An average of 20,302 people per day were ready to be discharged last week, of which 63% stayed in their beds and only 37% left hospital.

This is the lowest discharge rate since the current data began in November 2021.

There is a sharp contrast in rates across the country, with 44% of medically fit patients in eastern England discharged last week, compared with just 27% in north-west England and 31% in south-west England, according to analysis by the PA news agency.

The rate in London was 42%, with 39% for north-east England/Yorkshire, 38% for the Midlands and 37% for south-east England.

Some trusts discharged only around one in 20 medically fit patients, with rates as low as 6% at Southport & Ormskirk Hospital, 5% at both Liverpool University Hospitals and Stockport Foundation Trust, and just 4% at the Northern Care Alliance in Greater Manchester.

Other trusts with very low discharge rates included Ashford & St Peter’s Hospitals in Surrey (9%), Doncaster & Bassetlaw Teaching Hospitals (10%) and Frimley Foundation Trust in Surrey (13%).

Hospitals have faced a growing struggle in recent months to discharge people who are well enough to leave, often because there is not enough support in place from local providers of social care.

The England-wide discharge rate last week of 37% compares with 43% six months ago and 42% in the equivalent week last winter.

Delays in freeing up beds have a knock-on effect for admissions, leading to many patients being kept waiting in ambulances before being handed over to A&E teams.

Separate figures published on Friday show that a record 26% of ambulance patients in England waited over an hour to be transferred to A&Es last week, while 44% waited at least 30 minutes.

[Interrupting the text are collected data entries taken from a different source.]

`config.mk`:
```
export PLATFORM = sky130hd
export DESIGN_NAME = irq_entry_seq
export DESIGN_NICKNAME = d
export VERILOG_FILES = /design/src/rtl/irq_entry_pkg.sv /design/src/rtl/irq_entry_ctrl.sv /design/src/rtl/irq_entry_dp.sv /design/src/rtl/irq_entry_seq.sv
export SDC_FILE = /design/constraint.sdc
export NUM_CORES = 1
export LEC_CHECK = 0
export CELL_PAD_IN_SITES_DETAIL_PLACEMENT = 1
export CELL_PAD_IN_SITES_GLOBAL_PLACEMENT = 2
export CORE_MARGIN = 1
export CORE_UTILIZATION = 38
export CTS_CLUSTER_SIZE = 10
export DETAILED_ROUTE_END_ITERATION = 10
export DONT_BUFFER_PORTS = 1
export PLACE_DENSITY_LB_ADDON = 0.1
export SETUP_SLACK_MARGIN = 0.2
export SLEW_MARGIN = 10
export SYNTH_ARGS = -nofsm -noshare
export SYNTH_HDL_FRONTEND = slang
export SYNTH_SLANG_ARGS = --single-unit
```
`constraint.sdc`:
```
create_clock -name clk -period 3.11 [get_ports clk]
set_input_delay 0 -clock clk [delete_from_list [all_inputs] [get_ports clk]]
set_output_delay 0 -clock clk [all_outputs]
set_load 0.03 [all_outputs]
```
`src/rtl/irq_entry_pkg.sv`:
```
package irq_entry_pkg;
  localparam int ADDR_W      = 20;
  localparam int DATA_W      = 8;
  localparam int SP_W        = 16;
  localparam int FLG_W       = 16;
  localparam int NUM_W       = 6;
  localparam int INFO_NUM_W  = 5;
  localparam int LVL_W       = DATA_W - INFO_NUM_W;
  localparam int FLG_D       = 1;
  localparam int FLG_I       = 6;
  localparam int FLG_U       = 7;
  localparam int IPL_LO      = 12;
  localparam int FHI_LO      = 12;
  localparam int FHI_W       = FLG_W - FHI_LO;
  localparam int PC_HI_LO    = 2 * DATA_W;
  localparam int PC_HI_W     = ADDR_W - PC_HI_LO;
  localparam int SW_KEEP_MIN = 32;
  localparam int PUSH_N      = 4;
  localparam int VEC_N       = 3;
  localparam int VEC_STRIDE  = 2;
  localparam int STEP_W      = $clog2(PUSH_N);

  typedef enum logic [2:0] {
    ST_IDLE, ST_WAITQ, ST_INFO, ST_FLAG, ST_PUSH, ST_IPL, ST_VEC, ST_LOAD
  } seq_state_e;

  // flags after entry: interrupts and single step closed, stack select maybe kept
  function automatic logic [FLG_W-1:0] entry_flags(input logic [FLG_W-1:0] f,
                                                   input logic keep_u);
    logic [FLG_W-1:0] r;
    r = f;
    r[FLG_I] = 1'b0;
    r[FLG_D] = 1'b0;
    if (!keep_u) r[FLG_U] = 1'b0;
    return r;
  endfunction

  function automatic logic [FLG_W-1:0] with_level(input logic [FLG_W-1:0] f,
                                                  input logic [LVL_W-1:0] l);
    logic [FLG_W-1:0] r;
    r = f;
    r[IPL_LO +: LVL_W] = l;
    return r;
  endfunction

  // stack write order is part of the behaviour: -2, -1, -4, -3
  function automatic logic [SP_W-1:0] push_offset(input logic [STEP_W-1:0] idx);
    case (idx)
      2'd0:    return SP_W'(2);
      2'd1:    return SP_W'(1);
      2'd2:    return SP_W'(4);
      default: return SP_W'(3);
    endcase
  endfunction

  function automatic logic [DATA_W-1:0] push_byte(input logic [STEP_W-1:0] idx,
                                                  input logic [ADDR_W-1:0] pc,
                                                  input logic [DATA_W-1:0] flo,
                                                  input logic [FHI_W-1:0]  fhi);
    case (idx)
      2'd0:    return pc[DATA_W-1:0];
      2'd1:    return pc[2*DATA_W-1:DATA_W];
      2'd2:    return flo;
      default: return {fhi, pc[ADDR_W-1:PC_HI_LO]};
    endcase
  endfunction

  function automatic logic [ADDR_W-1:0] vec_first(input logic [ADDR_W-1:0] base,
                                                  input logic [NUM_W-1:0] num);
    return base + ({{(ADDR_W-NUM_W){1'b0}}, num} << VEC_STRIDE);
  endfunction

  function automatic logic [ADDR_W-1:0] vec_join(input logic [DATA_W-1:0]  b0,
                                                 input logic [DATA_W-1:0]  b1,
                                                 input logic [PC_HI_W-1:0] b2);
    return {b2, b1, b0};
  endfunction
endpackage

```
`src/rtl/irq_entry_ctrl.sv`:
```
module irq_entry_ctrl
  import irq_entry_pkg::*;
(
  input  logic              clk,
  input  logic              rst_n,
  input  logic              hw_req,
  input  logic              sw_req,
  input  logic              insn_done,
  input  logic              str_busy,
  input  logic              fetch_ready,
  output seq_state_e        st,
  output logic [STEP_W-1:0] step,
  output logic              start,
  output logic              start_sw,
  output logic              suspend
);
  localparam logic [STEP_W-1:0] PUSH_LAST = STEP_W'(PUSH_N - 1);
  localparam logic [STEP_W-1:0] VEC_LAST  = STEP_W'(VEC_N - 1);

  seq_state_e st_nx;
  logic       idle;
  logic       hw_take;
  logic       step_last;

  assign idle      = (st == ST_IDLE);
  assign hw_take   = hw_req && (insn_done || str_busy);
  assign start_sw  = idle && sw_req;
  assign start     = idle && (sw_req || hw_take);
  assign suspend   = idle && !sw_req && hw_req && str_busy && !insn_done;
  assign step_last = ((st == ST_PUSH) && (step == PUSH_LAST)) ||
                     ((st == ST_VEC)  && (step == VEC_LAST));

  always_comb begin
    st_nx = st;
    case (st)
      ST_IDLE:  if (start) st_nx = ST_WAITQ;
      ST_WAITQ: if (fetch_ready) st_nx = ST_INFO;
      ST_INFO:  st_nx = ST_FLAG;
      ST_FLAG:  st_nx = ST_PUSH;
      ST_PUSH:  if (step_last) st_nx = ST_IPL;
      ST_IPL:   st_nx = ST_VEC;
      ST_VEC:   if (step_last) st_nx = ST_LOAD;
      default:  st_nx = ST_IDLE;
    endcase
  end

  always_ff @(posedge clk or negedge rst_n) begin
    if (!rst_n) begin
      st   <= ST_IDLE;
      step <= '0;
    end else begin
      st <= st_nx;
      if (((st == ST_PUSH) || (st == ST_VEC)) && !step_last) step <= step + 1'b1;
      else step <= '0;
    end
  end

  // waiting is left only after the queue is ready
  a_r3_wait_for_queue: assert property (@(posedge clk) disable iff (!rst_n)
    (st == ST_WAITQ && !fetch_ready) |=> (st == ST_WAITQ));
endmodule

```
`src/rtl/irq_entry_dp.sv`:
```
module irq_entry_dp
  import irq_entry_pkg::*;
(
  input  logic                  clk,
  input  logic                  rst_n,
  input  seq_state_e            st,
  input  logic [STEP_W-1:0]     step,
  input  logic                  start,
  input  logic                  start_sw,
  input  logic [NUM_W-1:0]      sw_num,
  input  logic [FLG_W-1:0]      flg_in,
  input  logic [ADDR_W-1:0]     pc_in,
  input  logic [SP_W-1:0]       isp_in,
  input  logic [SP_W-1:0]       usp_in,
  input  logic [ADDR_W-1:0]     vec_base,
  input  logic [DATA_W-1:0]     bus_rdata,
  output logic                  is_sw,
  output logic [INFO_NUM_W-1:0] hw_num,
  output logic [FLG_W-1:0]      flg_entry,
  output logic [FLG_W-1:0]      flg_ipl,
  output logic [ADDR_W-1:0]     push_addr,
  output logic [DATA_W-1:0]     push_data,
  output logic [ADDR_W-1:0]     vec_addr,
  output logic [SP_W-1:0]       sp_after,
  output logic                  sp_user,
  output logic [ADDR_W-1:0]     pc_vec
);
  logic [FLG_W-1:0]   tmp_flg;
  logic [ADDR_W-1:0]  ret_pc;
  logic [NUM_W-1:0]   num;
  logic [LVL_W-1:0]   lvl;
  logic [SP_W-1:0]    sp_base;
  logic [DATA_W-1:0]  vb0, vb1;
  logic [PC_HI_W-1:0] vb2;
  logic               keep_u;
  logic [SP_W-1:0]    slot;

  assign keep_u    = is_sw && (num >= NUM_W'(SW_KEEP_MIN));
  assign flg_entry = entry_flags(tmp_flg, keep_u);
  assign flg_ipl   = is_sw ? flg_entry : with_level(flg_entry, lvl);
  assign slot      = sp_base - push_offset(step);
  assign push_addr = {{(ADDR_W-SP_W){1'b0}}, slot};
  assign push_data = push_byte(step, ret_pc, tmp_flg[DATA_W-1:0], tmp_flg[FLG_W-1:FHI_LO]);
  assign vec_addr  = vec_first(vec_base, num) + ADDR_W'(step);
  assign sp_after  = sp_base - SP_W'(PUSH_N);
  assign pc_vec    = vec_join(vb0, vb1, vb2);
  assign hw_num    = num[INFO_NUM_W-1:0];

  always_ff @(posedge clk or negedge rst_n) begin
    if (!rst_n) begin
      tmp_flg <= '0;
      ret_pc  <= '0;
      is_sw   <= 1'b0;
      num     <= '0;
      lvl     <= '0;
      sp_base <= '0;
      sp_user <= 1'b0;
      vb0     <= '0;
      vb1     <= '0;
      vb2     <= '0;
    end else begin
      if (start) begin
        tmp_flg <= flg_in;
        ret_pc  <= pc_in;
        is_sw   <= start_sw;
        num     <= start_sw ? sw_num : '0;
        lvl     <= '0;
      end
      if (st == ST_INFO && !is_sw) begin
        num <= NUM_W'(bus_rdata[INFO_NUM_W-1:0]);
        lvl <= bus_rdata[DATA_W-1 -: LVL_W];
      end
      if (st == ST_FLAG) begin
        sp_base <= flg_entry[FLG_U] ? usp_in : isp_in;
        sp_user <= flg_entry[FLG_U];
      end
      if (st == ST_VEC) begin
        case (step)
          2'd0:    vb0 <= bus_rdata;
          2'd1:    vb1 <= bus_rdata;
          default: vb2 <= bus_rdata[PC_HI_W-1:0];
        endcase
      end
    end
  end

  // a software number below the keep range never preserves U
  a_r5_low_sw_clears_u: assert property (@(posedge clk) disable iff (!rst_n)
    (st == ST_FLAG && is_sw && !num[NUM_W-1]) |-> !flg_entry[FLG_U]);
endmodule

```
`src/rtl/irq_entry_seq.sv`:
```
module irq_entry_seq
  import irq_entry_pkg::*;
(
  input  logic                  clk,
  input  logic                  rst_n,
  input  logic                  hw_req,
  input  logic                  sw_req,
  input  logic [NUM_W-1:0]      sw_num,
  input  logic                  insn_done,
  input  logic                  str_busy,
  output logic                  insn_suspend,
  input  logic                  fetch_ready,
  input  logic [FLG_W-1:0]      flg_in,
  input  logic [ADDR_W-1:0]     pc_in,
  input  logic [SP_W-1:0]       isp_in,
  input  logic [SP_W-1:0]       usp_in,
  input  logic [ADDR_W-1:0]     vec_base,
  output logic [ADDR_W-1:0]     bus_addr,
  output logic                  bus_rd,
  output logic                  bus_wr,
  output logic [DATA_W-1:0]     bus_wdata,
  input  logic [DATA_W-1:0]     bus_rdata,
  output logic                  flg_wr,
  output logic [FLG_W-1:0]      flg_new,
  output logic                  pc_wr,
  output logic [ADDR_W-1:0]     pc_new,
  output logic                  sp_wr,
  output logic                  sp_user,
  output logic [SP_W-1:0]       sp_new,
  output logic                  req_clr,
  output logic [INFO_NUM_W-1:0] req_clr_num,
  output logic                  done
);
  seq_state_e        st;
  logic [STEP_W-1:0] step;
  logic              start, start_sw;
  logic              is_sw;
  logic [FLG_W-1:0]  flg_entry, flg_ipl;
  logic [ADDR_W-1:0] push_addr, vec_addr;
  logic [DATA_W-1:0] push_data;

  // named events
  logic info_cycle, flag_cycle, push_cycle, ipl_cycle, vec_cycle, load_cycle;
  assign info_cycle = (st == ST_INFO);
  assign flag_cycle = (st == ST_FLAG);
  assign push_cycle = (st == ST_PUSH);
  assign ipl_cycle  = (st == ST_IPL);
  assign vec_cycle  = (st == ST_VEC);
  assign load_cycle = (st == ST_LOAD);

  irq_entry_ctrl u_ctrl (
    .clk        (clk),
    .rst_n      (rst_n),
    .hw_req     (hw_req),
    .sw_req     (sw_req),
    .insn_done  (insn_done),
    .str_busy   (str_busy),
    .fetch_ready(fetch_ready),
    .st         (st),
    .step       (step),
    .start      (start),
    .start_sw   (start_sw),
    .suspend    (insn_suspend)
  );

  irq_entry_dp u_dp (
    .clk       (clk),
    .rst_n     (rst_n),
    .st        (st),
    .step      (step),
    .start     (start),
    .start_sw  (start_sw),
    .sw_num    (sw_num),
    .flg_in    (flg_in),
    .pc_in     (pc_in),
    .isp_in    (isp_in),
    .usp_in    (usp_in),
    .vec_base  (vec_base),
    .bus_rdata (bus_rdata),
    .is_sw     (is_sw),
    .hw_num    (req_clr_num),
    .flg_entry (flg_entry),
    .flg_ipl   (flg_ipl),
    .push_addr (push_addr),
    .push_data (push_data),
    .vec_addr  (vec_addr),
    .sp_after  (sp_new),
    .sp_user   (sp_user),
    .pc_vec    (pc_new)
  );

  assign bus_rd    = info_cycle || vec_cycle;
  assign bus_wr    = push_cycle;
  assign bus_wdata = push_cycle ? push_data : '0;

  always_comb begin
    bus_addr = '0;
    if (push_cycle)     bus_addr = push_addr;
    else if (vec_cycle) bus_addr = vec_addr;
  end

  assign flg_wr  = flag_cycle || ipl_cycle;
  assign flg_new = ipl_cycle ? flg_ipl : flg_entry;
  assign sp_wr   = ipl_cycle;
  assign req_clr = flag_cycle && !is_sw;
  assign pc_wr   = load_cycle;
  assign done    = load_cycle;

  a_r10_one_strobe: assert property (@(posedge clk) disable iff (!rst_n)
    !(bus_rd && bus_wr));

  a_r4_clear_after_info: assert property (@(posedge clk) disable iff (!rst_n)
    req_clr |-> ($past(bus_rd) && ($past(bus_addr) == '0) && flg_wr));

  a_r5_flags_closed: assert property (@(posedge clk) disable iff (!rst_n)
    flg_wr |-> (!flg_new[FLG_I] && !flg_new[FLG_D]));

  a_r6_push_after_flag: assert property (@(posedge clk) disable iff (!rst_n)
    (bus_wr && !$past(bus_wr)) |-> $past(flg_wr));

  a_r6_stack_low_space: assert property (@(posedge clk) disable iff (!rst_n)
    bus_wr |-> (bus_addr[ADDR_W-1:SP_W] == '0));

  a_r7_sp_after_writes: assert property (@(posedge clk) disable iff (!rst_n)
    sp_wr |-> (flg_wr && $past(bus_wr)));

  a_r8_vec_consecutive: assert property (@(posedge clk) disable iff (!rst_n)
    (bus_rd && $past(bus_rd) && ($past(bus_addr) != '0)) |->
      (bus_addr == $past(bus_addr) + ADDR_W'(1)));

  a_r9_done_single: assert property (@(posedge clk) disable iff (!rst_n)
    done |=> !done);

  a_r9_pc_after_read: assert property (@(posedge clk) disable iff (!rst_n)
    pc_wr |-> (done && $past(bus_rd)));
endmodule

```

This compares with 10% waiting over an hour at this point last year and 23% waiting at least half an hour.

Speaking to broadcasters during a visit to a school in London on Friday, Prime Minister Rishi Sunak said: “The NHS is obviously under enormous pressure as we recover from Covid and I have enormous admiration for all the people working incredibly hard in the NHS right now to help get us through that.

“We are supporting them with billions of pounds of extra funding, but in particular this winter what we want to do is make sure we move people out of hospitals into social care, into communities – that is one of the most powerful ways we can ease some of the pressures on A&E departments and ambulances that are waiting too long.”

Miriam Deakin, director of policy at NHS Providers, the membership organisation for NHS trusts in England, said delays in discharging patients are “putting a massive strain on the entire health and care system”.

She added: “The 44% of ambulance handovers delayed by 30 minutes or more is also extremely concerning.

“Trust leaders are doing all they can to deliver safe, high-quality care for patients, but they cannot weather the storm alone.

“The Government needs to talk to union bosses urgently about pay to avert more strikes, as well as publish a fully funded and costed workforce plan to address the huge staff shortages.”

Health Secretary Steve Barclay confirmed in November that the £500 million Adult Social Care Discharge Fund to help get people out of hospital more quickly would be provided to local health systems this winter.

Speaking at the NHS Providers conference in Liverpool, he told delegates the first block of funding would be released in early December, and a second at the end of January.